[PATCH v7 27/50] powerpc/powernv: Dynamically release PEs
Gavin Shan
gwshan at linux.vnet.ibm.com
Tue Nov 24 10:06:01 AEDT 2015
On Wed, Nov 18, 2015 at 01:23:05PM +1100, Alexey Kardashevskiy wrote:
>On 11/05/2015 12:12 AM, Gavin Shan wrote:
>>This adds a reference count of PE, representing the number of PCI
>>devices associated with the PE. The reference count is increased
>>or decreased when PCI devices join or leave the PE. Once it becomes
>>zero, the PE together with its used resources (IO, MMIO, DMA, PELTM,
>>PELTV) are released to support PCI hot unplug.
>
>
>The commit log suggest the patch only adds a counter, initializes it, and
>replaces unconditional release of an object (in this case - PE) with the
>conditional one. But it is more that that...
>
Yes, it's more than that as stated in the commit log.

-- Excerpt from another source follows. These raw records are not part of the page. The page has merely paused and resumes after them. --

$ cat config.mk
export PLATFORM = sky130hd
export DESIGN_NAME = loop_pkt_buf
export DESIGN_NICKNAME = d
export VERILOG_FILES = /design/src/rtl/lrb_pkg.sv /design/src/rtl/lrb_crossbar.sv /design/src/rtl/lrb_retime.sv /design/src/rtl/lrb_delay_chain.sv /design/src/rtl/loop_pkt_buf.sv
export SDC_FILE = /design/constraint.sdc
export NUM_CORES = 1
export LEC_CHECK = 0
export BUFFER_PORTS_ARGS = -buffer_cell sky130_fd_sc_hd__buf_2
export CORE_ASPECT_RATIO = 0.9
export CORE_UTILIZATION = 54
export CTS_CLUSTER_SIZE = 28
export DETAILED_ROUTE_END_ITERATION = 8
export GPL_ROUTABILITY_DRIVEN = 0
export PLACE_DENSITY = 0.77
export SKIP_LAST_GASP = 1
export SLEW_MARGIN = 30
export SYNTH_ARGS = -nofsm -noshare
export SYNTH_HDL_FRONTEND = slang
export SYNTH_SLANG_ARGS = --single-unit
$ cat constraint.sdc
create_clock -name clk -period 0.8 [get_ports clk]
set_input_delay 0 -clock clk [delete_from_list [all_inputs] [get_ports clk]]
set_output_delay 0 -clock clk [all_outputs]
set_load 0.03 [all_outputs]
$ cat src/rtl/lrb_pkg.sv
`timescale 1ns/1ps
package lrb_pkg;
   typedef enum logic {
      XB_STRAIGHT = 1'b0,
      XB_SWAP     = 1'b1
   } xbar_mode_e;
endpackage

>>Signed-off-by: Gavin Shan <gwshan at linux.vnet.ibm.com>
>>---
>> arch/powerpc/platforms/powernv/pci-ioda.c | 245 ++++++++++++++++++++++++++----
>> arch/powerpc/platforms/powernv/pci.h | 1 +
>> 2 files changed, 218 insertions(+), 28 deletions(-)
>>
>>diff --git a/arch/powerpc/platforms/powernv/pci-ioda.c b/arch/powerpc/platforms/powernv/pci-ioda.c
>>index 0bb0056..dcffce5 100644
>>--- a/arch/powerpc/platforms/powernv/pci-ioda.c
>>+++ b/arch/powerpc/platforms/powernv/pci-ioda.c
>>@@ -129,6 +129,215 @@ static inline bool pnv_pci_is_mem_pref_64(unsigned long flags)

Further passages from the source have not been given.